Bessent replied, “No sir, we’re still working on their trade deal.”
Reiterating his faith in punitive duties, the President insisted, “It’s solved so quickly with tariffs to these countries that are illegally shipping. It’s solved. Your problem is solved in one day.” He instructed his staff to note down the countries named. Kennedy also informed the President that there was an ongoing World Trade Organization (WTO) case concerning the issue with India.
Broader Trade Tensions
The new threat comes as the two nations are already grappling with trade disputes. Earlier this year, the U.S. had imposed a 50 percent tariff on a range of Indian goods, the highest rate globally, which included a 25 percent levy related to India’s purchases of Russian oil.

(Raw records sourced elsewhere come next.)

sierra:
==> flow/design.v (excerpt) <==
module project3_frame(
  input        CLOCK_50,
  input        RESET_N,
  input  [3:0] KEY,
  output [6:0] HEX0,
  output [6:0] HEX1,
  output [9:0] LEDR,
  output [16-2-1:0] imem_addr,
  input  [32-1:0] imem_data,
  output [16-2-1:0] dmem_addr,
  output [32-1:0] dmem_wdata,
  output dmem_we,
  output dmem_re,
  input  [32-1:0] dmem_rdata
);
 wire clk;
 wire reset; 
  assign clk = CLOCK_50;
  assign reset = !RESET_N;
  wire [(32+32+32+4)-1:0] FE_latch_out; 
  wire [(32+32+32+6+8+32+32+32 + 1 + 1 + 1 + 1 + 1+ 4 + 8 + 4)-1:0] DE_latch_out; 
  wire [(32+32+32 + 32 + 1 + 1 + 1 + 4 + 4)-1:0] AGEX_latch_out; 
  wire [(32+32+32 +32 + 32 + 1 + 1 + 4 + 1 + 32 + 32 + 4)-1:0] MEM_latch_out;
  wire [1-1:0] from_DE_to_FE;
  wire [(1 + 1 + 1 + 32 + 32 )-1:0] from_AGEX_to_FE;
  wire [4-1:0] from_MEM_to_FE;
  wire [4-1:0] from_WB_to_FE;
  wire [(1 + 1 + 1 + 32 + 32 )-1:0] from_AGEX_to_DE;
  wire [4-1:0] from_MEM_to_DE;
  wire [(1 + 1 + 4 + 32 + 32)-1:0] from_WB_to_DE;
  wire [4 + 1 + 32-1:0] from_MEM_to_AGEX;
  wire [4 + 1 + 32-1:0] from_WB_to_AGEX;
  wire [4-1:0] from_WB_to_MEM;
FE_STAGE my_FE_stage(
    .clk(clk), 
    .reset(reset), 
    .from_DE_to_FE(from_DE_to_FE),
    .from_AGEX_to_FE(from_AGEX_to_FE),
    .from_MEM_to_FE(from_MEM_to_FE),
    .from_WB_to_FE(from_WB_to_FE),
    .imem_addr(imem_addr),
    .imem_data(imem_data),
    .FE_latch_out(FE_latch_out)); 
DE_STAGE my_DE_stage(
  .clk(clk),
  .reset(reset),
  .from_FE_latch(FE_latch_out),
  .from_AGEX_to_DE(from_AGEX_to_DE),  
  .from_MEM_to_DE(from_MEM_to_DE),     
  .from_WB_to_DE(from_WB_to_DE), 
  .from_DE_to_FE(from_DE_to_FE),   
  .DE_latch_out(DE_latch_out)
);
AGEX_STAGE my_AGEX_stage(
  .clk(clk),
  .reset(reset),
  .from_MEM_to_AGEX(from_MEM_to_AGEX),    
  .from_WB_to_AGEX(from_WB_to_AGEX),   
  .from_DE_latch(DE_latch_out),
  ...
For scale: about 6300 cells after synthesis, roughly 920 flip-flops, about 160 I/O pins.
export LEC_CHECK = 0
export CAP_MARGIN = 20
export CORE_MARGIN = 2
export CORE_UTILIZATION = 45
export SLEW_MARGIN = 20
create_clock -name core_clock -period 5.15 [get_ports {CLOCK_50}]
run.sh (not shown) runs the stock make flow with config.mk's settings and CLKGATE_MAP_FILE=.
Here is what was changed in the inputs of ember compared with sierra.
# sierra
export LEC_CHECK = 0
export CAP_MARGIN = 20
export CORE_MARGIN = 2
export CORE_UTILIZATION = 45
export SLEW_MARGIN = 20
create_clock -name core_clock -period 5.15 [get_ports {CLOCK_50}]
# ember
export LEC_CHECK = 0
export ABC_AREA = 0
export CAP_MARGIN = 15
export CORE_MARGIN = 2
export CORE_UTILIZATION = 72
export CTS_CLUSTER_DIAMETER = 342
export CTS_CLUSTER_SIZE = 37
export GPL_TIMING_DRIVEN = 1
export MIN_ROUTING_LAYER = met1
export SETUP_SLACK_MARGIN = 0.22
export SLEW_MARGIN = 20
create_clock -name core_clock -period 4.36 [get_ports {CLOCK_50}]
==> comparison <==
ember is listed as incomplete: the tool reported an error in global routing (5_1_grt) and the run ended there.
Max floorplan row count across sierra and ember: sierra
Between ember and sierra, the synthesized flop and latch total figures differ only marginally.
Diff sierra -> ember: number of clock buffers inserted by TritonCTS went down 73%; CTS H-tree depth went down 2; post-CTS resize count went up 583.
Die: ember smaller than sierra
From sierra to ember the numbers moved as follows: die span in x dropped 21%; instance area after placement picked up an extra 1500 um2; number of enable flip-flop cells now sits at about the same level.
The area of the core region of ember is lower than that of sierra.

A U.S. delegation is scheduled to visit New Delhi this week for further talks on a Bilateral Trade Agreement (BTA), which aims to significantly increase trade volume. However, the President’s latest comments signal that a trade breakthrough, particularly on agricultural market access and tariffs, may remain distant.

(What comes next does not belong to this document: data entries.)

Design ahb_lite_fir_filter, start of the top module:
module ahb_lite_fir_filter(
    input clk,
          n_rst,
    input logic hsel,
    input logic [3:0] haddr,
    input logic hsize,
    input logic [1:0] htrans,
    input logic hwrite,
    input logic [15:0] hwdata,
    output logic [15:0] hrdata,
    output logic hresp
);
Size in the first run: about 3,500 cells after synthesis, ~420 flip-flops, roughly 32,000 um2 of cells after synthesis.
clock: 7.62 ns
lec_check: 0
cap_margin: 20
cell_pad_in_sites_global_placement: 0
core_margin: 2
core_utilization: 70
cts_cluster_diameter: 344
cts_cluster_size: 15
gpl_routability_driven: 1
gpl_timing_driven: 1
hold_slack_margin: -0.09
max_routing_layer: met4
place_density_lb_addon: 0.02
setup_slack_margin: -0.55
slew_margin: 35
run.sh (not shown) runs the stock make flow with config.mk's settings and CLKGATE_MAP_FILE=.
The baseline finished but failed the layout checks on setup timing.
Next try:
==> flow/config.mk (replaced) <==
export PLATFORM = sky130hd
export DESIGN_NAME = ahb_lite_fir_filter
export DESIGN_NICKNAME = ahb_lite_fir_filter
export VERILOG_FILES = /design/flow/design.v
export SDC_FILE = /design/flow/constraint.sdc
export NUM_CORES = 4
export LEC_CHECK = 0
export CAP_MARGIN = 20
export CORE_MARGIN = 2
export CORE_UTILIZATION = 72
export SLEW_MARGIN = 20
==> flow/constraint.sdc (replaced) <==
create_clock -name core_clock -period 10.0 [get_ports {clk}]
set_input_delay 2.0000 -clock core_clock [delete_from_list [all_inputs] [get_ports {clk}]]
set_output_delay 2.0000 -clock core_clock [all_outputs]
set_load 0.01 [all_outputs]
Result: With this change the flow went through all stages and came out clean; global-route usage came out lower by 3.8 points; combinational power shrinks by a quarter to a third; core utilization came out lower by 5.6 points; setup slack is better by 1.2 ns; final area went down by a little under a tenth; sequential cell count is unchanged; power shrinks by roughly a tenth; via count decreases by a few percent.
Next try:
--- a/flow/config.mk
+++ b/flow/config.mk
@@ -7,0 +8 @@
+export ABC_AREA = 1
@@ -10 +11,7 @@
-export CORE_UTILIZATION = 72
+export CORE_UTILIZATION = 71
+export CTS_CLUSTER_DIAMETER = 243
+export CTS_CLUSTER_SIZE = 15
+export HOLD_SLACK_MARGIN = 0.29
+export MAX_ROUTING_LAYER = met4
+export PLACE_DENSITY_LB_ADDON = 0.01
+export SETUP_SLACK_MARGIN = 1.61
==> flow/constraint.sdc (replaced) <==
create_clock -name core_clock -period 5.56 [get_ports {clk}]
set_input_delay 1.1120 -clock core_clock [delete_from_list [all_inputs] [get_ports {clk}]]
set_output_delay 1.1120 -clock core_clock [all_outputs]
set_load 0.01 [all_outputs]
This time the run did not get past global routing (5_1_grt) with GRT-0116.
Synthesized cell count rose by a quarter to a third.
Die size rose by a few percent.
Area after synthesis rose slightly.
Next try:
==> flow/config.mk (replaced) <==
export PLATFORM = sky130hd
export DESIGN_NAME = ahb_lite_fir_filter
export DESIGN_NICKNAME = ahb_lite_fir_filter
export VERILOG_FILES = /design/flow/design.v
export SDC_FILE = /design/flow/constraint.sdc
export NUM_CORES = 4
export LEC_CHECK = 0
export CAP_MARGIN = 20
export CORE_MARGIN = 2
export CORE_UTILIZATION = 72
export CTS_CLUSTER_DIAMETER = 356
export CTS_CLUSTER_SIZE = 97
export PLACE_DENSITY = 0.38
export SETUP_SLACK_MARGIN = 1.07
export SLEW_MARGIN = 20
==> flow/constraint.sdc (replaced) <==
create_clock -name core_clock -period 4.86 [get_ports {clk}]
set_input_delay 0.9720 -clock core_clock [delete_from_list [all_inputs] [get_ports {clk}]]
set_output_delay 0.9720 -clock core_clock [all_outputs]
set_load 0.01 [all_outputs]
=> The new run ended with an error in global routing (5_1_grt). Area after synthesis is lower by 1.3%. Die area is lower by 2.6%. Synthesized cell count is lower by 20%.
Next try:
--- a/flow/config.mk
+++ b/flow/config.mk
@@ -10,5 +10,2 @@
-export CORE_UTILIZATION = 72
-export CTS_CLUSTER_DIAMETER = 356
-export CTS_CLUSTER_SIZE = 97
-export PLACE_DENSITY = 0.38
-export SETUP_SLACK_MARGIN = 1.07
+export CORE_UTILIZATION = 67
+export SETUP_SLACK_MARGIN = 2.36
==> flow/constraint.sdc (replaced) <==
create_clock -name core_clock -period 8.88 [get_ports {clk}]
set_input_delay 1.7760 -clock core_clock [delete_from_list [all_inputs] [get_ports {clk}]]
set_output_delay 1.7760 -clock core_clock [all_outputs]
set_load 0.01 [all_outputs]
Outcome: The changed run produced a clean layout; synthesized cell count stays the same; synthesized area stays the same; die size came out higher by 7.3%.
No activity file was given, so power comes from the tool's default toggle rates.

Separately, the President also hinted at potential tariffs on Canadian fertilizer imports, arguing that similar trade actions were necessary to encourage and bolster domestic U.S. production across multiple sectors.
Indian Rice Exports
While India is the world’s largest producer and top exporter of rice globally, its share of the total U.S. market is relatively small. Data from the India Brand Equity Foundation (IBEF) shows that India exported approximately 2.34 lakh tonnes of rice to the U.S. in the 2024 fiscal year, which accounts for less than 5 percent of its total global basmati rice exports. The majority of Indian rice shipments go to West Asian nations.
The comments have already impacted Indian stock markets, with shares of major rice exporters experiencing a sharp decline on Tuesday morning amidst investor uncertainty over potential new tariffs.
The $12 Billion Farmer Bridge Assistance Program
President Trump’s administration announced the $12 billion aid package on Monday, December 8, 2025, during a White House roundtable with farmers. The package is designed to provide “bridge” funding to the American agricultural sector, which the administration claims has been hurt by market disruptions, elevated input costs, and unfair trade practices from foreign competitors.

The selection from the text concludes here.